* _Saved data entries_
++++++++
### src/hdl/ervt_pkg.sv
`timescale 1ns / 1ps

package ervt_pkg;

  // Defaults for the top-level parameters.
  localparam int DEF_VEC_WIDTH      = 16;
  localparam int DEF_COEF_FRAC_BITS = 14;
  localparam int DEF_ANGLE_BITS     = 16;

  // Configuration port geometry and register map.
  localparam int APB_ADDR_W = 4;
  localparam int APB_DATA_W = 32;
  localparam logic [1:0] REG_YAW   = 2'd0;
  localparam logic [1:0] REG_PITCH = 2'd1;
  localparam logic [1:0] REG_ROLL  = 2'd2;

  // Sine/cosine unit: 32-bit phase, Q2.30 results.
  localparam int PHASE_W       = 32;
  localparam int TRIG_W        = 32;
  localparam int TRIG_FRAC     = 30;
  localparam int ANGLE_ACC_W   = PHASE_W + 1;
  localparam int CORDIC_STEPS  = 30;
  localparam int CORDIC_STEP_W = $clog2(CORDIC_STEPS);
  localparam logic signed [TRIG_W-1:0] CORDIC_GAIN = 32'sd652032874;

  // Arctangent of 2^-i as a fraction of a full turn, 32-bit phase units.
  localparam logic [PHASE_W-1:0] ARCTAN [CORDIC_STEPS] = '{
    32'h20000000, 32'h12E4051E, 32'h09FB385B, 32'h051111D4, 32'h028B0D43,
    32'h0145D7E1, 32'h00A2F61E, 32'h00517C55, 32'h0028BE53, 32'h00145F2F,
    32'h000A2F98, 32'h000517CC, 32'h00028BE6, 32'h000145F3, 32'h0000A2FA,
    32'h0000517D, 32'h000028BE, 32'h0000145F, 32'h00000A30, 32'h00000518,
    32'h0000028C, 32'h00000146, 32'h000000A3, 32'h00000051, 32'h00000029,
    32'h00000014, 32'h0000000A, 32'h00000005, 32'h00000003, 32'h00000001
  };

  // Request to and answer from the sine/cosine unit.
  typedef struct packed {
    logic               start;
    logic [PHASE_W-1:0] phase;
  } cordic_req_t;

  typedef struct packed {
    logic                     done;
    logic signed [TRIG_W-1:0] cos_v;
    logic signed [TRIG_W-1:0] sin_v;
  } cordic_rsp_t;

endpackage

### src/hdl/ervt_cordic.sv
`timescale 1ns / 1ps

module ervt_cordic (
  input  logic                  clk,
  input  logic                  rst,
  input  ervt_pkg::cordic_req_t req,
  output ervt_pkg::cordic_rsp_t rsp
);
  import ervt_pkg::*;

  localparam logic [CORDIC_STEP_W-1:0] LAST_STEP = CORDIC_STEP_W'(CORDIC_STEPS - 1);

  logic                          running;
  logic                          done;
  logic [CORDIC_STEP_W-1:0]      step;
  logic signed [TRIG_W-1:0]      x;
  logic signed [TRIG_W-1:0]      y;
  logic signed [ANGLE_ACC_W-1:0] z;
  logic                          neg;

  logic                          fold;
  logic [PHASE_W-1:0]            phase_f;
  logic signed [TRIG_W-1:0]      dx;
  logic signed [TRIG_W-1:0]      dy;
  logic signed [ANGLE_ACC_W-1:0] atan;

  // Phases in the left half-plane are turned by half a turn; results negated later.
  assign fold    = req.phase[PHASE_W-1] ^ req.phase[PHASE_W-2];
  assign phase_f = {req.phase[PHASE_W-1] ^ fold, req.phase[PHASE_W-2:0]};

  // One rotation step: arithmetic shifts floor toward minus infinity.
  assign dx   = y >>> step;
  assign dy   = x >>> step;
  assign atan = $signed({1'b0, ARCTAN[step]});

  // Step sequencing.
  always_ff @(posedge clk) begin
    if (rst) begin
      running <= 1'b0;
      done    <= 1'b0;
      step    <= '0;
    end else if (req.start) begin
      running <= 1'b1;
      done    <= 1'b0;
      step    <= '0;
    end else if (running) begin
      if (step == LAST_STEP) begin
        running <= 1'b0;
        done    <= 1'b1;
      end else begin
        step <= step + 1'b1;
      end
    end else begin
      done <= 1'b0;
    end
  end

  // Rotation datapath.
  always_ff @(posedge clk) begin
    if (req.start) begin
      x   <= CORDIC_GAIN;
      y   <= '0;
      z   <= ANGLE_ACC_W'($signed(phase_f));
      neg <= fold;
    end else if (running) begin
      if (!z[ANGLE_ACC_W-1]) begin
        x <= x - dx;
        y <= y + dy;
        z <= z - atan;
      end else begin
        x <= x + dx;
        y <= y - dy;
        z <= z + atan;
      end
    end
  end

  assign rsp.done  = done;
  assign rsp.cos_v = neg ? -x : x;
  assign rsp.sin_v = neg ? -y : y;

  a_start_runs: assert property (@(posedge clk) disable iff (rst)
    req.start |=> (running && step == '0 && !rsp.done))
    else $error("sine/cosine unit did not begin a fresh rotation after start");

endmodule

### src/hdl/ervt_coef_gen.sv
`timescale 1ns / 1ps

module ervt_coef_gen #(
  parameter int COEF_FRAC_BITS = ervt_pkg::DEF_COEF_FRAC_BITS,
  parameter int ANGLE_BITS     = ervt_pkg::DEF_ANGLE_BITS
) (
  input  logic                           clk,
  input  logic                           rst,
  input  logic                           start,
  input  logic [ANGLE_BITS-1:0]          yaw,
  input  logic [ANGLE_BITS-1:0]          pitch,
  input  logic [ANGLE_BITS-1:0]          roll,
  output logic                           busy,
  output logic signed [COEF_FRAC_BITS+1:0] coef [9]
);
  import ervt_pkg::*;

  localparam int CW        = COEF_FRAC_BITS + 2;
  localparam int PROD_W    = 2 * TRIG_W;
  localparam int RND_W     = PROD_W + 1;
  localparam int CO_SHIFT  = 2 * TRIG_FRAC - COEF_FRAC_BITS;
  localparam int MOP_COUNT = 15;
  localparam int MOP_W     = $clog2(MOP_COUNT);
  localparam logic [MOP_W-1:0] LAST_MOP = MOP_W'(MOP_COUNT - 1);

  localparam logic signed [RND_W-1:0] CO_HALF   = RND_W'(1) << (CO_SHIFT - 1);
  localparam logic signed [RND_W-1:0] CO_LIM    = RND_W'(1) << COEF_FRAC_BITS;
  localparam logic signed [RND_W-1:0] CO_LIM_N  = -CO_LIM;
  localparam logic signed [RND_W-1:0] TRIG_HALF = RND_W'(1) << (TRIG_FRAC - 1);
  localparam logic signed [TRIG_W-1:0] MINUS_ONE_Q30 = -(TRIG_W'(1) << TRIG_FRAC);
  localparam logic signed [CW-1:0] COEF_ONE = CW'(1) << COEF_FRAC_BITS;

  // Destinations beyond the nine coefficients hold the two shared products.
  localparam logic [3:0] DEST_SBSG = 4'd9;
  localparam logic [3:0] DEST_SBCG = 4'd10;

  typedef enum logic [1:0] {S_IDLE, S_TRIG, S_MAT, S_DRAIN} state_t;
  typedef enum logic [3:0] {
    OPD_CG, OPD_SG, OPD_CB, OPD_SB, OPD_CA, OPD_SA, OPD_SBSG, OPD_SBCG, OPD_M1
  } opd_t;
  typedef enum logic [1:0] {K_LOAD, K_SINGLE, K_ADD, K_SUB} kind_t;
  typedef struct packed {
    opd_t       a;
    opd_t       b;
    kind_t      kind;
    logic [3:0] dest;
  } mop_t;

  // Product sequence: shared products first, so they are stored before use.
  function automatic mop_t mop_of(input logic [MOP_W-1:0] s);
    mop_t m;
    m = '{a: OPD_CG, b: OPD_CG, kind: K_LOAD, dest: 4'd0};
    case (s)
      4'd0:    m = '{a: OPD_SB, b: OPD_SG,   kind: K_SINGLE, dest: DEST_SBSG};
      4'd1:    m = '{a: OPD_SB, b: OPD_CG,   kind: K_SINGLE, dest: DEST_SBCG};
      4'd2:    m = '{a: OPD_CA, b: OPD_CB,   kind: K_SINGLE, dest: 4'd0};
      4'd3:    m = '{a: OPD_SA, b: OPD_CB,   kind: K_SINGLE, dest: 4'd3};
      4'd4:    m = '{a: OPD_SB, b: OPD_M1,   kind: K_SINGLE, dest: 4'd6};
      4'd5:    m = '{a: OPD_CB, b: OPD_SG,   kind: K_SINGLE, dest: 4'd7};
      4'd6:    m = '{a: OPD_CB, b: OPD_CG,   kind: K_SINGLE, dest: 4'd8};
      4'd7:    m = '{a: OPD_CA, b: OPD_SBSG, kind: K_LOAD,   dest: 4'd0};
      4'd8:    m = '{a: OPD_SA, b: OPD_CG,   kind: K_SUB,    dest: 4'd1};
      4'd9:    m = '{a: OPD_CA, b: OPD_SBCG, kind: K_LOAD,   dest: 4'd0};
      4'd10:   m = '{a: OPD_SA, b: OPD_SG,   kind: K_ADD,    dest: 4'd2};
      4'd11:   m = '{a: OPD_SA, b: OPD_SBSG, kind: K_LOAD,   dest: 4'd0};
      4'd12:   m = '{a: OPD_CA, b: OPD_CG,   kind: K_ADD,    dest: 4'd4};
      4'd13:   m = '{a: OPD_SA, b: OPD_SBCG, kind: K_LOAD,   dest: 4'd0};
      4'd14:   m = '{a: OPD_CA, b: OPD_SG,   kind: K_SUB,    dest: 4'd5};
      default: m = '{a: OPD_CG, b: OPD_CG,   kind: K_LOAD,   dest: 4'd0};
    endcase
    return m;
  endfunction

  state_t                   st;
  logic [1:0]               ang;
  logic [MOP_W-1:0]         step;
  logic                     drain;

  logic signed [TRIG_W-1:0] trig_c [3];
  logic signed [TRIG_W-1:0] trig_s [3];
  logic signed [TRIG_W-1:0] sbsg;
  logic signed [TRIG_W-1:0] sbcg;

  cordic_req_t              req;
  cordic_rsp_t              rsp;
  logic [PHASE_W-1:0]       ph_yaw;
  logic [PHASE_W-1:0]       ph_pitch;
  logic [PHASE_W-1:0]       ph_roll;
  logic                     trig_wr;

  mop_t                     mop;
  logic                     issue;
  logic signed [TRIG_W-1:0] mul_a;
  logic signed [TRIG_W-1:0] mul_b;

  logic signed [PROD_W-1:0] prod;
  logic                     c1_valid;
  kind_t                    c1_kind;
  logic [3:0]               c1_dest;
  logic signed [PROD_W-1:0] acc;
  logic signed [PROD_W-1:0] res;
  logic                     c2_valid;
  logic [3:0]               c2_dest;

  logic signed [RND_W-1:0]  co_sum;
  logic signed [RND_W-1:0]  co_q;
  logic signed [RND_W-1:0]  co_clamp;
  logic signed [RND_W-1:0]  tr_sum;
  logic signed [RND_W-1:0]  tr_q;

  // Angles as 32-bit phases.
  assign ph_yaw   = {yaw,   {(PHASE_W - ANGLE_BITS){1'b0}}};
  assign ph_pitch = {pitch, {(PHASE_W - ANGLE_BITS){1'b0}}};
  assign ph_roll  = {roll,  {(PHASE_W - ANGLE_BITS){1'b0}}};

  // The three angles go through the sine/cosine unit one after another.
  assign trig_wr   = (st == S_TRIG) && rsp.done && !start;
  assign req.start = start || (trig_wr && ang != REG_ROLL);
  assign req.phase = start ? ph_yaw : ((ang == REG_YAW) ? ph_pitch : ph_roll);

  ervt_cordic u_cordic (
    .clk (clk),
    .rst (rst),
    .req (req),
    .rsp (rsp)
  );

  assign busy = (st != S_IDLE) || start;

  // Sequencer: angles, then the product sequence, then the pipeline drains.
  always_ff @(posedge clk) begin
    if (rst) begin
      st    <= S_IDLE;
      ang   <= '0;
      step  <= '0;
      drain <= 1'b0;
    end else if (start) begin
      st  <= S_TRIG;
      ang <= '0;
    end else begin
      unique case (st)
        S_IDLE: begin
        end
        S_TRIG: begin
          if (rsp.done) begin
            if (ang == REG_ROLL) begin
              st   <= S_MAT;
              step <= '0;
            end else begin
              ang <= ang + 1'b1;
            end
          end
        end
        S_MAT: begin
          if (step == LAST_MOP) begin
            st    <= S_DRAIN;
            drain <= 1'b0;
          end else begin
            step <= step + 1'b1;
          end
        end
        S_DRAIN: begin
          if (drain) begin
            st <= S_IDLE;
          end else begin
            drain <= 1'b1;
          end
        end
        default: st <= S_IDLE;
      endcase
    end
  end

  // Sines and cosines: index 0 yaw, 1 pitch, 2 roll.
  always_ff @(posedge clk) begin
    if (trig_wr) begin
      trig_c[ang] <= rsp.cos_v;
      trig_s[ang] <= rsp.sin_v;
    end
  end

  // Operand selection for the shared multiplier.
  function automatic logic signed [TRIG_W-1:0] opd_val(input opd_t o);
    logic signed [TRIG_W-1:0] v;
    v = '0;
    case (o)
      OPD_CG:   v = trig_c[0];
      OPD_SG:   v = trig_s[0];
      OPD_CB:   v = trig_c[1];
      OPD_SB:   v = trig_s[1];
      OPD_CA:   v = trig_c[2];
      OPD_SA:   v = trig_s[2];
      OPD_SBSG: v = sbsg;
      OPD_SBCG: v = sbcg;
      OPD_M1:   v = MINUS_ONE_Q30;
      default:  v = '0;
    endcase
    return v;
  endfunction

  assign mop   = mop_of(step);
  assign issue = (st == S_MAT) && !start;

  // The operands follow both the step and the stored sines and cosines.
  always_comb begin
    mul_a = opd_val(mop.a);
    mul_b = opd_val(mop.b);
  end

  // Stage one: the product.
  always_ff @(posedge clk) begin
    prod    <= PROD_W'(mul_a) * PROD_W'(mul_b);
    c1_kind <= mop.kind;
    c1_dest <= mop.dest;
  end

  // Stage two: combine with the held product of the row term.
  always_ff @(posedge clk) begin
    if (c1_valid) begin
      case (c1_kind)
        K_LOAD:   acc <= prod;
        K_SINGLE: res <= prod;
        K_ADD:    res <= acc + prod;
        K_SUB:    res <= acc - prod;
        default:  res <= prod;
      endcase
    end
    c2_dest <= c1_dest;
  end

  always_ff @(posedge clk) begin
    if (rst) begin
      c1_valid <= 1'b0;
      c2_valid <= 1'b0;
    end else begin
      c1_valid <= issue;
      c2_valid <= c1_valid && (c1_kind != K_LOAD);
    end
  end

  // Stage three: round to nearest, clamp and store.
  always_comb begin
    co_sum = RND_W'(res) + CO_HALF;
    co_q   = co_sum >>> CO_SHIFT;
    if (co_q > CO_LIM) begin
      co_clamp = CO_LIM;
    end else if (co_q < CO_LIM_N) begin
      co_clamp = CO_LIM_N;
    end else begin
      co_clamp = co_q;
    end
    tr_sum = RND_W'(res) + TRIG_HALF;
    tr_q   = tr_sum >>> TRIG_FRAC;
  end

  always_ff @(posedge clk) begin
    if (c2_valid && c2_dest == DEST_SBSG) begin
      sbsg <= tr_q[TRIG_W-1:0];
    end
    if (c2_valid && c2_dest == DEST_SBCG) begin
      sbcg <= tr_q[TRIG_W-1:0];
    end
  end

  // Coefficients reset to the identity matrix.
  always_ff @(posedge clk) begin
    if (rst) begin
      for (int k = 0; k < 9; k++) begin
        coef[k] <= (k == 0 || k == 4 || k == 8) ? COEF_ONE : '0;
      end
    end else begin
      for (int k = 0; k < 9; k++) begin
        if (c2_valid && c2_dest == 4'(k)) begin
          coef[k] <= co_clamp[CW-1:0];
        end
      end
    end
  end

  a_start_restarts: assert property (@(posedge clk) disable iff (rst)
    start |=> (st == S_TRIG && ang == 2'd0))
    else $error("rebuild did not restart from the first angle");

  a_store_busy: assert property (@(posedge clk) disable iff (rst)
    c2_valid |-> busy)
    else $error("coefficient store written while the block reports idle");

endmodule

### config.mk
export PLATFORM = sky130hd
export DESIGN_NAME = ervt_coef_gen
export DESIGN_NICKNAME = d
export VERILOG_FILES = /design/src/hdl/ervt_pkg.sv /design/src/hdl/ervt_cordic.sv /design/src/hdl/ervt_coef_gen.sv
export SDC_FILE = /design/constraint.sdc
export NUM_CORES = 2
export LEC_CHECK = 0
export BUFFER_PORTS_ARGS = -buffer_cell sky130_fd_sc_hd__buf_4
export CORE_MARGIN = 8
export CORE_UTILIZATION = 57
export CTS_CLUSTER_SIZE = 8
export DETAILED_ROUTE_END_ITERATION = 7
export GPL_ROUTABILITY_DRIVEN = 0
export PLACE_DENSITY = 0.74
export SYNTH_ARGS = -nofsm -noshare
export SYNTH_HDL_FRONTEND = slang
export SYNTH_SLANG_ARGS = --single-unit
### constraint.sdc
create_clock -name clk -period 29.1 [get_ports clk]
set_input_delay 5.82 -clock clk [delete_from_list [all_inputs] [get_ports clk]]
set_output_delay 5.82 -clock clk [all_outputs]
set_load 0.02 [all_outputs]
==> impl_metrics.toml <==
[status]
status = "complete, but fails checks"
failed_checks = "design-rule violations"

[place]
io_buffers = 195
dp_cells = 10000
hpwl_microns = 173800
postPlaceCellArea_sq_mm = 0.08100

[synthesis]
ys_types = 89
synth_ff_type = "edfxtp_1"
synth-edff-count = 389
yosysTopAreaCellShare_pct = 27.86
syn-cell-area_sq_mm = 0.07797
synth_area_leaders = "fa_1 (28%), edfxtp_1 (15%), dfxtp_1 (8.0%)"
yosys.area.top_type = "fa_1"
ys_seq_elements = 702
ys_seq_area_share_pct = 23.02
yosysWarnings = 0
syn_inst = 8366
syn-num-nets = 9867
avgSynthCellArea_sq_um = 9.320
async_flop_share_pct = 0

[min_path]
holdCritPathClass = "flop to flop"
min_path_cells = 0

[timing]
worst_pin_slew_ns = 1.353
relSlewSlack_pct = 9.512
grt_setup_unrepaired = "no"
fmax_ghz = 0.08075
clock_skew_ns = 0.07495
setup_viol = 0
min_period_ns = 12.38
hold_violations = 0
fin_tns_setup_ns = 0
min_period_over_period_pct = 42.56
slew_viol_final = 0

[critical_path]
critPathLaunchType = "primary input"
path_cells = "buf_4 > or3_1 > buf_4"
path_depth = 3
crit_path_frequent_cell = "buf_4"
cp-end-kind = "output port"
cp_data_arrival_time_ns = 6.56
cp_slowest_stage_delay_ns = 0.35
worstRegToRegCells = 32
critPathSlowestCell = "or3_1"
path_buf_inv = 2
crit_family = "buffers and inverters"
worst-path-max-fanout = 42
worstSetupPathType = "primary input to output port"
cp.required_ns = 23.28

[floorplan]
core-area_sq_mm = 0.1356
dieArea_sq_mm = 0.1489
die_x_microns = 385.9
initial_core_util_pct = 57.49
pin_count = 196
fp.dieH_microns = 385.9
rows = 135

[route]
wire_per_inst_microns = 23.33
firstDrtPassIters = 8
drtIter0Drc = 7174
drc = 32
routed_wl_microns = 237400
avgViaCountPerCell = 6.280
vias = 63910
final_antenna_net_count = 0

[grt]
antenna_found_initial = 7
grt_pass1_wl_microns = 368900
track_usage_pct = 31.80
grt_start_max_net_pins = 97
gr-total-overflow = 0
grt_pass1_vias = 65800

[clock_tree]
clock_sinks = 702
post_cts_buffers = 0
cts_tree = "built"
cts_resized = 0
clock_path_buffers = 3
root_buffer = "clkbuf_16"
cts_buffers = 100
clkSlewWorstSetupHoldPaths_ns = 0.05
htreeDepth = 3
cts_hold_buf = 0
worstSkewPairLatency_ns = 0.74

[power_and_ir_drop]
powerDensity_mw_per_mm2 = 48.66
ir_drop_mv = 0.07275
p_total_mw = 4.085
leakagePower_nw = 36.64

[cells_and_area]
drive_gt1_share_pct = 8.125
final_area_sq_mm = 0.08396
final_util_pct = 61.90
layoutNonFillerInstCount = 10180
nNetsFinal = 9826
area_growth_pct = 7.678

[flow_run]
max-cap-violations = 0
[final cells by class]
type                            count  area (sq um)
Antenna cell                        1         2.502
Clock inverter                     12         215.2
Multi-Input combinational cell   6032         53910
Timing Repair Buffer              348          2613
Tap cell                         1781          2228
Inverter                         1141          4283
Clock buffer                      159          2744
Fill cell                       11070         51680
Sequential cell                   702         17960
[worst reg2reg max path: cells and delay by family (launching register included)]
kind | cells | cell delay (ns)
AOI/OAI and AO/OA | 11 | 3.21
adders and majority gates | 9 | 4.34
buffers and inverters | 6 | 1.15
DFF | 1 | 0.55
muxes | 1 | 0.10
and+or+nand+nor | 5 | 1.94
[state kept, by name, summed over array words and instances (netlist names), 4 cells and up]
register,flops
sbcg,32
c1_dest,4
acc,64
u_cordic.z,33
u_cordic.x,32
trig_s,96
c2_dest,4
res,35
u_cordic.step,5
prod,64
trig_c,96
sbsg,32
coef,144
step,4
u_cordic.y,32
mop,13
[per-stage QoR]
step / hold WS (ns) / worst slack (ns)
2_1_floorplan: 0.3096 / 16.90
3_3_place_gp: 0.3133 / 16.74
3_5_place_dp: 0.3121 / 16.71
4_1_cts: 0.3240 / 16.70
5_1_grt: 0.3321 / 16.67
6_report: 0.3237 / 16.72
[synthesized netlist by cell type, drive strengths merged (59+ instances only)]
cell type / n
buf: 87
a21o: 100
nand2b: 71
nand2: 1048
mux2i: 99
nor2: 796
ha: 365
inv: 1137
mux4: 83
nor3: 69
a22oi: 268
nand3: 71
xor2: 148
o21ai: 224
xnor2: 289
dfxtp: 313
edfxtp: 389
nand4: 87
a21oi: 432
clkbuf: 404
fa: 1085
and4: 59
and2: 60
[cell families after synthesis]
family                   after synthesis  synth area share (%)
AND/OR/NAND/NOR                     2490                 14.17
XOR/XNOR                             437                 4.918
adder cells (fa/ha/maj)             1450                 33.71
buffers and inverters               1632                 7.953
multiplexers                         239                 4.492
AO/OA/AOI/OAI                       1416                 11.74
flip-flops                           702                 23.02
[routing by layer]
layer | routed length (microns) | track usage [%] | up-vias
met5 | 29 | 0 | -
met4 | 19090 | 20.14 | 4
met3 | 28270 | 9.167 | 1041
met2 | 105800 | 49.98 | 3874
met1 | 84240 | 38.49 | 31470
li1 | - | - | 27520
[power by group]
| group | switching [mW] | internal, mW |
|---|---|---|
| sequential | 0.135 | 1.15 |
| clock | 0.458 | 0.652 |
| combinational | 0.949 | 0.738 |
| total | 1.54 | 2.54 |
[cells in the final DEF, fill, tap and decap left out, types with 83 or more instances in the layout]
cell type / netlist / final
a21o_1: 100 / 100
a21oi_1: 432 / 432
a22oi_1: 268 / 268
buf_4: 3 / 348
clkbuf_16: 0 / 100
dfxtp_1: 313 / 306
edfxtp_1: 389 / 389
fa_1: 1085 / 1085
ha_1: 365 / 365
inv_1: 1136 / 1134
mux2i_1: 99 / 99
mux4_2: 83 / 83
nand2_1: 1048 / 1048
nand4_1: 87 / 87
nor2_1: 796 / 789
o21ai_0: 222 / 222
xnor2_1: 288 / 288
xor2_1: 148 / 148
[final timing paths]
| check | to | from | slack, ns |
|---|---|---|---|
| max | busy | start | 16.72 |
| min | c1_dest[3] | mop[3] | 0.32 |
| max reg2reg | prod[50] | mop[9] | 17.57 |
| min reg2reg | c1_dest[3] | mop[3] | 0.32 |
Note: power is estimated with default switching activity, not from simulation.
++++++++
* _ASSIGNMENT_
Every line from the first entry to the line containing "localparam logic signed [TRIG_W-1:0] CORDIC_GAIN" should be transcribed exactly, and nothing beyond it.

* _SOLUTION FOR THIS EXERCISE_
### src/hdl/ervt_pkg.sv
`timescale 1ns / 1ps

package ervt_pkg;

  // Defaults for the top-level parameters.
  localparam int DEF_VEC_WIDTH      = 16;
  localparam int DEF_COEF_FRAC_BITS = 14;
  localparam int DEF_ANGLE_BITS     = 16;

  // Configuration port geometry and register map.
  localparam int APB_ADDR_W = 4;
  localparam int APB_DATA_W = 32;
  localparam logic [1:0] REG_YAW   = 2'd0;
  localparam logic [1:0] REG_PITCH = 2'd1;
  localparam logic [1:0] REG_ROLL  = 2'd2;

  // Sine/cosine unit: 32-bit phase, Q2.30 results.
  localparam int PHASE_W       = 32;
  localparam int TRIG_W        = 32;
  localparam int TRIG_FRAC     = 30;
  localparam int ANGLE_ACC_W   = PHASE_W + 1;
  localparam int CORDIC_STEPS  = 30;
  localparam int CORDIC_STEP_W = $clog2(CORDIC_STEPS);
  localparam logic signed [TRIG_W-1:0] CORDIC_GAIN = 32'sd652032874;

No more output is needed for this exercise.